During solo calling, pulse periods gradually changed by up to 15% over several minutes. Pairs of calling males synchronized their pulses. The pulse rate (10-14 Hz) was considerably faster than the rate of synchronized signal units in other insects (0.5-3 Hz). Within each pulse cycle, males made only small adjustments to their pulse period, leading to regular switches of leader and follower roles. Large-scale timing adjustments only occurred in response to large delays. Stimulation with single pulses had no predictable effect on the timing of the male's next pulse, resulting in a flat phase response curve. When entrained to a stimulus with a faster pulse period, males briefly interrupted calling; they resumed calling largely synchronized with the stimulus. Throughout the stimulus, males made gradual changes to their pulse period, similar to those during pair calling. After the stimulus ended, pulse periods increased over several minutes, but did not return to their pre-stimulus values. Thus social context and intrinsic state of the males influenced pulse period in Neoconocephalus ensiger. These results indicate that N. ensiger males synchronize calls by adjusting their intrinsic pulse period, instead of adjusting the timing of individual pulses, as described in other synchronizing insects.
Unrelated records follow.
This design comes from an exercise in tuning for small area and a short achievable clock period on the open sky130 flow, not from production work. The RTL was checked by simulation tests, not by an equivalence proof against the original design. No driver is modelled on the clock port, so clocking that relies on it looks cheaper here than on a real chip.

==> 04-04: inputs <==
==> flow/design.v <==
module mips(
    input clk,
    input rst,
    output [31:0] imem_addr,
    input  [31:0] imem_rdata,
    output [31:0] dmem_addr,
    output [31:0] dmem_wdata,
    output        dmem_we,
    output        dmem_re,
    input  [31:0] dmem_rdata
);
    integer i;
    reg  [31:2] pc_x;
    wire [31:2] pc = pc_x ^ 30'h0c00;
    wire [31:2] pc_inc = pc + 30'd1;
    reg  [31:0] m_res;           
    reg         m_taken;
    always @(posedge clk or posedge rst)
        if (rst) pc_x <= 30'b0;
        else     pc_x <= (m_taken ? m_res[31:2] : pc_inc) ^ 30'h0c00;
    assign imem_addr = {pc, 2'b00};
    reg  [31:0] rf [1:31];
    reg  [31:1] rf_v;
    wire [31:1] w_en;
    wire [31:0] w_data;
    genvar g;
    generate for (g = 1; g < 32; g = g + 1) begin : wr
        always @(posedge clk)
            if (w_en[g]) rf[g] <= w_data;
    end endgenerate
    always @(posedge clk or posedge rst)
        if (rst) rf_v <= 31'b0;
        else     rf_v <= rf_v | w_en;
    reg [31:0] rs_lo, rs_hi, rt_lo, rt_hi;
    always @(*) begin
        rs_lo = 32'b0; rs_hi = 32'b0;
        rt_lo = 32'b0; rt_hi = 32'b0;
        for (i = 1; i < 17; i = i + 1) begin
            rs_lo = rs_lo | ({32{(imem_rdata[25:21] == i) & rf_v[i]}} & rf[i]);
            rt_lo = rt_lo | ({32{(imem_rdata[20:16] == i) & rf_v[i]}} & rf[i]);
        end
        for (i = 17; i < 32; i = i + 1) begin
            rs_hi = rs_hi | ({32{(imem_rdata[25:21] == i) & rf_v[i]}} & rf[i]);
            rt_hi = rt_hi | ({32{(imem_rdata[20:16] == i) & rf_v[i]}} & rf[i]);
        end
    end
    wire [5:0] f_op   = imem_rdata[31:26];
    wire [3:0] f_fn   = imem_rdata[3:0];
    wire       f_r    = (f_op == 6'h00);
    wire       f_addi = (f_op == 6'h08) | (f_op == 6'h09);
    wire       f_ori  = (f_op == 6'h0d);
    wire       f_lui  = (f_op == 6'h0f);
    wire       f_lw   = (f_op == 6'h23);
    wire       f_sw   = (f_op == 6'h2b);
    wire       f_beq  = (f_op == 6'h04);
    wire       f_sub  = f_r & ((f_fn == 4'b0010) | (f_fn == 4'b1010));
    reg [31:0]  d_a0, d_a1, d_b0, d_b1;  
    reg [31:2]  d_pc1;           
    reg [15:0]  d_imm;
    reg [4:0]   d_dst;           
    reg         d_r, d_rn, d_zx, d_hi, d_sx;     
    reg         d_arith, d_and, d_or, d_xor, d_slt;
    reg         d_we, d_re, d_rw, d_bq;          
    always @(posedge clk) begin
        d_a0    <= rs_lo;
        d_a1    <= rs_hi;
        d_b0    <= rt_lo;
        d_b1    <= rt_hi;
        d_pc1   <= pc_inc;
        d_imm   <= imem_rdata[15:0];
        d_dst   <= f_r ? imem_rdata[15:11] : imem_rdata[20:16];
        d_r     <= f_r & ~f_sub;                     
        d_rn    <= f_sub;                            
        d_zx    <= f_ori;                            
        d_hi    <= f_lui;                            
        d_sx    <= f_addi | f_lw | f_sw;             
        d_arith <= (f_r & ((f_fn == 4'b0000) | (f_fn == 4'b0010))) | f_addi | f_lw | f_sw | f_beq;
        d_and   <= f_r & (f_fn == 4'b0100);
        d_or    <= (f_r & (f_fn == 4'b0101)) | f_ori | f_lui;
        d_xor   <= f_r & (f_fn == 4'b0110);
        d_slt   <= f_r & (f_fn == 4'b1010);
    end
    always @(posedge clk or posedge rst)
        if (rst) begin
            d_we <= 1'b0; d_re <= 1'b0; d_rw <= 1'b0; d_bq <= 1'b0;
        end else begin
            d_we <= f_sw;
            d_re <= f_lw;
            d_rw <= f_r | f_addi | f_ori | f_lui | f_lw;
            d_bq <= f_beq;                           
        end
    wire [31:0] d_a = d_a0 | d_a1;
    wire [31:0] d_b = d_b0 | d_b1;
    wire [15:0] imm  = d_imm;
    wire [31:0] sext = {{16{imm[15]}}, imm};
    wire [31:0] opa = d_bq ? {d_pc1, 2'b00} : d_a;
    wire [31:0] opb = ({32{d_r}}  & d_b) |
                      ({32{d_rn}} & ~d_b) |
                      ({32{d_zx}} & {16'b0, imm}) |
                      ({32{d_hi}} & {imm, 16'b0}) |
                      ({32{d_sx}} & sext) |
                      ({32{d_bq}} & {sext[29:0], 2'b00});
    reg [31:0] e_p, e_g, e_b;
    reg [4:0]  e_dst;
    reg        e_sub, e_arith, e_and, e_or, e_xor, e_slt;
    reg        e_we, e_re, e_rw, e_taken;
    always @(posedge clk) begin
        e_p   <= opa ^ opb;
        e_g   <= {opa[31:1] & opb[31:1], (opa[0] & opb[0]) | ((opa[0] ^ opb[0]) & d_rn)};
        e_b   <= d_b;
        e_dst <= d_dst;
        e_sub <= d_rn;
        e_arith <= d_arith;
        e_and <= d_and;
        e_or  <= d_or;
        e_xor <= d_xor;
        e_slt <= d_slt;
    end
    always @(posedge clk or posedge rst)
        if (rst) begin
            e_we <= 1'b0; e_re <= 1'b0; e_rw <= 1'b0; e_taken <= 1'b0;
        end else begin
            e_we <= d_we;
            e_re <= d_re;
            e_rw <= d_rw;
            e_taken <= d_bq & (d_a == d_b);
        end
    wire [31:0] pg_g [0:5];
    wire [31:0] pg_p [0:5];
    assign pg_g[0] = e_g;
    assign pg_p[0] = e_p;
    genvar lv, bt;
    generate for (lv = 0; lv < 5; lv = lv + 1) begin : ks
        for (bt = 0; bt < 32; bt = bt + 1) begin : b
            if (bt >= (1 << lv)) begin : op
                assign pg_g[lv+1][bt] = pg_g[lv][bt] | (pg_p[lv][bt] & pg_g[lv][bt - (1 << lv)]);
                assign pg_p[lv+1][bt] = pg_p[lv][bt] & pg_p[lv][bt - (1 << lv)];
            end else begin : pass
                assign pg_g[lv+1][bt] = pg_g[lv][bt];
                assign pg_p[lv+1][bt] = pg_p[lv][bt];
            end
        end
    end endgenerate
    wire [32:0] c = {pg_g[5], e_sub};    
    wire [31:0] sum = e_p ^ c[31:0];
    wire        ltu = ~c[32];
    wire [31:0] lres = ({32{e_and}} & e_g) |
                       ({32{e_or}}  & (e_p | e_g)) |
                       ({32{e_xor}} & e_p) |
                       {31'b0, e_slt & ltu};
    reg [31:0] m_sd;
    reg [3:0]  m_wlo;            
    reg [7:0]  m_whi;            
    reg        m_we, m_re;
    reg        m_mtr;            
    reg [31:0] m_lres;           
    reg        m_ar;             
    always @(posedge clk) begin
        m_mtr <= e_re;
        m_res <= sum;
        m_lres <= lres;
        m_ar  <= e_arith;
        m_sd  <= e_b;
        for (i = 0; i < 4; i = i + 1)
            m_wlo[i] <= (e_dst[1:0] == i);
    end
    always @(posedge clk or posedge rst)
        if (rst) begin
            m_we <= 1'b0; m_re <= 1'b0; m_whi <= 8'b0; m_taken <= 1'b0;
        end else begin
            m_we <= e_we; m_re <= e_re; m_taken <= e_taken;
            for (i = 0; i < 8; i = i + 1)
                m_whi[i] <= e_rw & (e_dst[4:2] == i);
        end
    assign dmem_addr  = m_res;
    assign dmem_wdata = m_sd;
    assign dmem_we    = m_we;
    assign dmem_re    = m_re;
    assign w_data = m_mtr ? dmem_rdata : (({32{m_ar}} & m_res) | m_lres);
    generate for (g = 1; g < 32; g = g + 1) begin : we
        assign w_en[g] = m_wlo[g % 4] & m_whi[g / 4];
    end endgenerate
endmodule
==> flow/flow/run.sh <==
#!/bin/bash
# Layout flow: the standard.sh (standard synthesis and ORFS steps) run in
# three parts so that the setup-repair target differs per stage:
#  - synthesis, floorplan, placement: no extra setup margin (no upsizing
#    before the wires are known),
#  - CTS and everything after: repair aiming for SETUP_MARGIN ns of slack,
#    with extra repair passes after CTS (post_cts.tcl). During the CTS and
#    global-route repairs the input delay is raised by 0.1 ns
#    (tighten_inputs.tcl) and put back afterwards (restore_inputs.tcl).
# Other changes from the standard flow: sizing not restricted to the same cell
# footprint, small plain port buffers (resized as needed), lower placement
# density, and a clock tree with larger sink clusters and no dummy loads.
# Each make's full output goes to a log here; ORFS keeps each step's log
# under orfs/logs.
set -euo pipefail
SETUP_MARGIN=3.6
f=$(pwd)/flow
common=(
  MATCH_CELL_FOOTPRINT=0
  "BUFFER_PORTS_ARGS=-buffer_cell sky130_fd_sc_hd__buf_2"
  PLACE_DENSITY=0.5
  "CTS_ARGS=-sink_clustering_enable -repair_clock_nets -dont_use_dummy_load -sink_clustering_size 20 -sink_clustering_max_diameter 80"
  PRE_CTS_TCL="$f/tighten_inputs.tcl"
  POST_CTS_TCL="$f/post_cts.tcl"
  PRE_GLOBAL_ROUTE_TCL="$f/tighten_inputs.tcl"
  POST_GLOBAL_ROUTE_TCL="$f/restore_inputs.tcl"
)
bash standard.sh "${common[@]}" SETUP_SLACK_MARGIN=0 place > flow_make_place.log 2>&1
bash standard.sh "${common[@]}" SETUP_SLACK_MARGIN=$SETUP_MARGIN cts > flow_make_cts.log 2>&1
bash standard.sh "${common[@]}" SETUP_SLACK_MARGIN=$SETUP_MARGIN finish > flow_make_finish.log 2>&1
==> flow/flow/post_cts.tcl <==
# Extra setup-repair passes after the standard CTS repair: each pass often
# finds improvements the previous one stopped short of.
for {set i 0} {$i < 4} {incr i} {
  set before [sta::worst_slack -max]
  repair_timing_helper -setup
  set after [sta::worst_slack -max]
  puts "post-CTS repair pass $i: WNS $before -> $after"
  if {$after - $before < 0.005} { break }
}
set result [catch { detailed_placement } msg]
if { $result != 0 } {
  error "Detailed placement failed after the extra repair: $msg"
}
check_placement -verbose
source [file join [file dirname [info script]] restore_inputs.tcl]
==> flow/flow/restore_inputs.tcl <==
# The design's input delay (20% of the 6.2 ns period), as in constraint.sdc.
set_input_delay 1.24 -clock core_clock [delete_from_list [all_inputs] [get_ports clk]]
==> flow/flow/tighten_inputs.tcl <==
# Sourced before a step's timing repair: ask for 0.1 ns more on the paths
# from the inputs than the constraints do (the register-read paths from
# imem_rdata lose about that much once routed). restore_inputs.tcl puts the
# constraint back before the step writes its SDC.
set_input_delay 1.34 -clock core_clock [delete_from_list [all_inputs] [get_ports clk]]
==> flow/standard.sh <==
#!/bin/bash
# synth_recipe.tcl (not shown) runs the flow's synth.tcl, then flattens the netlist and writes it again
# the make line also repeats each setting of config.mk as NAME=value (left out here)
make -C /OpenROAD-flow-scripts/flow DESIGN_CONFIG=/design/flow/config.mk WORK_HOME=/design/flow/orfs CLKGATE_MAP_FILE= SYNTH_SCRIPT=/design/flow/synth_recipe.tcl "${@:-finish}"
==> flow/config.mk <==
export PLATFORM = sky130hd
export DESIGN_NAME = mips
export DESIGN_NICKNAME = mips
export VERILOG_FILES = /design/flow/design.v
export SDC_FILE = /design/flow/constraint.sdc
export NUM_CORES = 8
export LEC_CHECK = 0
export CAP_MARGIN = 20
export CORE_MARGIN = 2
export CORE_UTILIZATION = 35
export SLEW_MARGIN = 20
==> flow/constraint.sdc <==
create_clock -name core_clock -period 6.2 [get_ports {clk}]
set_input_delay 1.2400 -clock core_clock [delete_from_list [all_inputs] [get_ports {clk}]]
set_output_delay 1.2400 -clock core_clock [all_outputs]
set_load 0.01 [all_outputs]
==> 04-20 (differences from 04-04) <==
==> flow/design.v, changed modules only <==
module mips(
    input clk,
    input rst,
    output [31:0] imem_addr,
    input  [31:0] imem_rdata,
    output [31:0] dmem_addr,
    output [31:0] dmem_wdata,
    output        dmem_we,
    output        dmem_re,
    input  [31:0] dmem_rdata
);
    integer i;
    reg  [31:2] pc_x;
    wire [31:2] pc = pc_x ^ 30'h0c00;
    wire [31:2] pc_inc = pc + 30'd1;
    reg  [31:0] m_res;           
    reg         m_taken;
    always @(posedge clk or posedge rst)
        if (rst) pc_x <= 30'b0;
        else     pc_x <= (m_taken ? m_res[31:2] : pc_inc) ^ 30'h0c00;
    assign imem_addr = {pc, 2'b00};
    reg  [31:0] rf [1:31];
    reg  [31:1] rf_v;
    wire [31:1] w_en;
    wire [31:0] w_data;
    genvar g;
    generate for (g = 1; g < 32; g = g + 1) begin : wr
        always @(posedge clk)
            if (w_en[g]) rf[g] <= w_data;
    end endgenerate
    always @(posedge clk or posedge rst)
        if (rst) rf_v <= 31'b0;
        else     rf_v <= rf_v | w_en;
    reg [31:0] rs_val, rt_val;
    always @(*) begin
        rs_val = 32'b0;
        rt_val = 32'b0;
        for (i = 1; i < 32; i = i + 1) begin
            rs_val = rs_val | ({32{(imem_rdata[25:21] == i) & rf_v[i]}} & rf[i]);
            rt_val = rt_val | ({32{(imem_rdata[20:16] == i) & rf_v[i]}} & rf[i]);
        end
    end
    wire [5:0] f_op   = imem_rdata[31:26];
    wire [3:0] f_fn   = imem_rdata[3:0];
    wire       f_r    = (f_op == 6'h00);
    wire       f_addi = (f_op == 6'h08) | (f_op == 6'h09);
    wire       f_ori  = (f_op == 6'h0d);
    wire       f_lui  = (f_op == 6'h0f);
    wire       f_lw   = (f_op == 6'h23);
    wire       f_sw   = (f_op == 6'h2b);
    wire       f_beq  = (f_op == 6'h04);
    wire       f_sub  = f_r & ((f_fn == 4'b0010) | (f_fn == 4'b1010));
    reg [31:0]  d_a, d_b;        
    reg [31:2]  d_pc1;           
    reg [15:0]  d_imm;
    reg [4:0]   d_dst;           
    reg         d_r, d_rn, d_zx, d_hi, d_sx;     
    reg         d_arith, d_and, d_or, d_xor, d_slt;
    reg         d_we, d_re, d_rw, d_bq;          
    always @(posedge clk) begin
        d_a     <= rs_val;
        d_b     <= rt_val;
        d_pc1   <= pc_inc;
        d_imm   <= imem_rdata[15:0];
        d_dst   <= f_r ? imem_rdata[15:11] : imem_rdata[20:16];
        d_r     <= f_r & ~f_sub;                     
        d_rn    <= f_sub;                            
        d_zx    <= f_ori;                            
        d_hi    <= f_lui;                            
        d_sx    <= f_addi | f_lw | f_sw;             
        d_arith <= (f_r & ((f_fn == 4'b0000) | (f_fn == 4'b0010))) | f_addi | f_lw | f_sw | f_beq;
        d_and   <= f_r & (f_fn == 4'b0100);
        d_or    <= (f_r & (f_fn == 4'b0101)) | f_ori | f_lui;
        d_xor   <= f_r & (f_fn == 4'b0110);
        d_slt   <= f_r & (f_fn == 4'b1010);
    end
    always @(posedge clk or posedge rst)
        if (rst) begin
            d_we <= 1'b0; d_re <= 1'b0; d_rw <= 1'b0; d_bq <= 1'b0;
        end else begin
            d_we <= f_sw;
            d_re <= f_lw;
            d_rw <= f_r | f_addi | f_ori | f_lui | f_lw;
            d_bq <= f_beq;                           
        end
    wire [15:0] imm  = d_imm;
    wire [31:0] sext = {{16{imm[15]}}, imm};
    wire [31:0] opa = d_bq ? {d_pc1, 2'b00} : d_a;
    wire [31:0] opb = ({32{d_r}}  & d_b) |
                      ({32{d_rn}} & ~d_b) |
                      ({32{d_zx}} & {16'b0, imm}) |
                      ({32{d_hi}} & {imm, 16'b0}) |
                      ({32{d_sx}} & sext) |
                      ({32{d_bq}} & {sext[29:0], 2'b00});
    reg [31:0] e_p, e_g, e_b;
    reg [4:0]  e_dst;
    reg        e_sub, e_arith, e_and, e_or, e_xor, e_slt;
    reg        e_we, e_re, e_rw, e_taken;
    always @(posedge clk) begin
        e_p   <= opa ^ opb;
        e_g   <= {opa[31:1] & opb[31:1], (opa[0] & opb[0]) | ((opa[0] ^ opb[0]) & d_rn)};
        e_b   <= d_b;
        e_dst <= d_dst;
        e_sub <= d_rn;
        e_arith <= d_arith;
        e_and <= d_and;
        e_or  <= d_or;
        e_xor <= d_xor;
        e_slt <= d_slt;
    end
    always @(posedge clk or posedge rst)
        if (rst) begin
            e_we <= 1'b0; e_re <= 1'b0; e_rw <= 1'b0; e_taken <= 1'b0;
        end else begin
            e_we <= d_we;
            e_re <= d_re;
            e_rw <= d_rw;
            e_taken <= d_bq & (d_a == d_b);
        end
    wire [31:0] pg_g [0:5];
    wire [31:0] pg_p [0:5];
    assign pg_g[0] = e_g;
    assign pg_p[0] = e_p;
    genvar lv, bt;
    generate for (lv = 0; lv < 5; lv = lv + 1) begin : ks
        for (bt = 0; bt < 32; bt = bt + 1) begin : b
            if (bt >= (1 << lv)) begin : op
                assign pg_g[lv+1][bt] = pg_g[lv][bt] | (pg_p[lv][bt] & pg_g[lv][bt - (1 << lv)]);
                assign pg_p[lv+1][bt] = pg_p[lv][bt] & pg_p[lv][bt - (1 << lv)];
            end else begin : pass
                assign pg_g[lv+1][bt] = pg_g[lv][bt];
                assign pg_p[lv+1][bt] = pg_p[lv][bt];
            end
        end
    end endgenerate
    wire [32:0] c = {pg_g[5], e_sub};    
    wire [31:0] sum = e_p ^ c[31:0];
    wire        ltu = ~c[32];
    wire [31:0] res = ({32{e_arith}} & sum) |
                      ({32{e_and}} & e_g) |
                      ({32{e_or}}  & (e_p | e_g)) |
                      ({32{e_xor}} & e_p) |
                      {31'b0, e_slt & ltu};
    reg [31:0] m_sd;
    reg [3:0]  m_wlo;            
    reg [7:0]  m_whi;            
    reg        m_we, m_re;
    reg        m_mtr;            
    always @(posedge clk) begin
        m_mtr <= e_re;
        m_res <= res;
        m_sd  <= e_b;
        for (i = 0; i < 4; i = i + 1)
            m_wlo[i] <= (e_dst[1:0] == i);
    end
    always @(posedge clk or posedge rst)
        if (rst) begin
            m_we <= 1'b0; m_re <= 1'b0; m_whi <= 8'b0; m_taken <= 1'b0;
        end else begin
            m_we <= e_we; m_re <= e_re; m_taken <= e_taken;
            for (i = 0; i < 8; i = i + 1)
                m_whi[i] <= e_rw & (e_dst[4:2] == i);
        end
    assign dmem_addr  = m_res;
    assign dmem_wdata = m_sd;
    assign dmem_we    = m_we;
    assign dmem_re    = m_re;
    assign w_data = m_mtr ? dmem_rdata : m_res;
    generate for (g = 1; g < 32; g = g + 1) begin : we
        assign w_en[g] = m_wlo[g % 4] & m_whi[g / 4];
    end endgenerate
endmodule
--- a/flow/flow/run.sh
+++ b/flow/flow/run.sh
@@ -3,8 +3,6 @@
 # three parts so that the setup-repair target differs per stage:
-#  - synthesis, floorplan, placement: no extra setup margin (no upsizing
+#  - synthesis, floorplan, placement: no extra setup margin (no early upsizing
 #    before the wires are known),
-#  - CTS and everything after: repair aiming for SETUP_MARGIN ns of slack,
-#    with extra repair passes after CTS (post_cts.tcl). During the CTS and
-#    global-route repairs the input delay is raised by 0.1 ns
-#    (tighten_inputs.tcl) and put back afterwards (restore_inputs.tcl).
+#  - CTS and everything after: repair aiming for SETUP_MARGIN ns of slack, with
+#    extra repair passes after CTS (post_cts.tcl).
 # Other changes from the standard flow: sizing not restricted to the same cell
@@ -15,4 +13,4 @@
 set -euo pipefail
-SETUP_MARGIN=3.6
-f=$(pwd)/flow
+SETUP_MARGIN=3.55
+here=$(pwd)
 common=(
@@ -22,6 +20,3 @@
   "CTS_ARGS=-sink_clustering_enable -repair_clock_nets -dont_use_dummy_load -sink_clustering_size 20 -sink_clustering_max_diameter 80"
-  PRE_CTS_TCL="$f/tighten_inputs.tcl"
-  POST_CTS_TCL="$f/post_cts.tcl"
-  PRE_GLOBAL_ROUTE_TCL="$f/tighten_inputs.tcl"
-  POST_GLOBAL_ROUTE_TCL="$f/restore_inputs.tcl"
+  POST_CTS_TCL="$here/flow/post_cts.tcl"
 )
--- a/flow/flow/post_cts.tcl
+++ b/flow/flow/post_cts.tcl
@@ -1,3 +1,3 @@
-# Extra setup-repair passes after the standard CTS repair: each pass often
-# finds improvements the previous one stopped short of.
+# extra setup-repair passes after the standard CTS repair: each pass often
+# finds improvements the previous one stopped short of
 for {set i 0} {$i < 4} {incr i} {
@@ -14,2 +14 @@
 check_placement -verbose
-source [file join [file dirname [info script]] restore_inputs.tcl]
removed: flow/flow/restore_inputs.tcl
removed: flow/flow/tighten_inputs.tcl
==> reports/qor.yml <==
timing.slew.headroom_pct: 25.22
dieArea_um2: 166900
num-multi-input-gates: 2136
grt_max_degree: 66
yosys-top-cells-count: "992 x edfxtp_1, 398 x dfxtp_1, 349 x a22o_1"
clkPwrFrac_pct: 32.0
inverters: 79
outcome: "finished clean"
worstMarginPinSlew_ns: 1.117
the above is filed under 04-04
Male age and female mate choice in a synchronizing katydid

In acoustically communicating species, females often evaluate the frequency content, signal duration and the temporal signal pattern to gain information about the age of the signaller. This is different in the synchronizing bush cricket Mecopoda elongata where females select males on the basis of relative signal timing in duets. In a longitudinal approach, we recorded songs of M. elongata males produced 2 weeks (young male) and 9 weeks (old male) after their ultimate moult. Signal timing of both age categories was studied in acoustic interactions, and female preference was investigated in choice situations. Young male chirps were significantly shorter and contained less energy compared to "old chirps". In mixed-age duets younger males timed their chirps as leader significantly more often. Females preferred the young male chirp when broadcast as leader over the old male chirp, but choice was random when the old male chirp was leader. This choice asymmetry was abolished after reducing the duration of the "old chirp". Results were mirrored in response of a bilateral pair of auditory neurons, where the asymmetry in spike count and first-spike latency correlated with behaviour. We suggest that older males may compensate their disadvantage in a more complex chorus situation.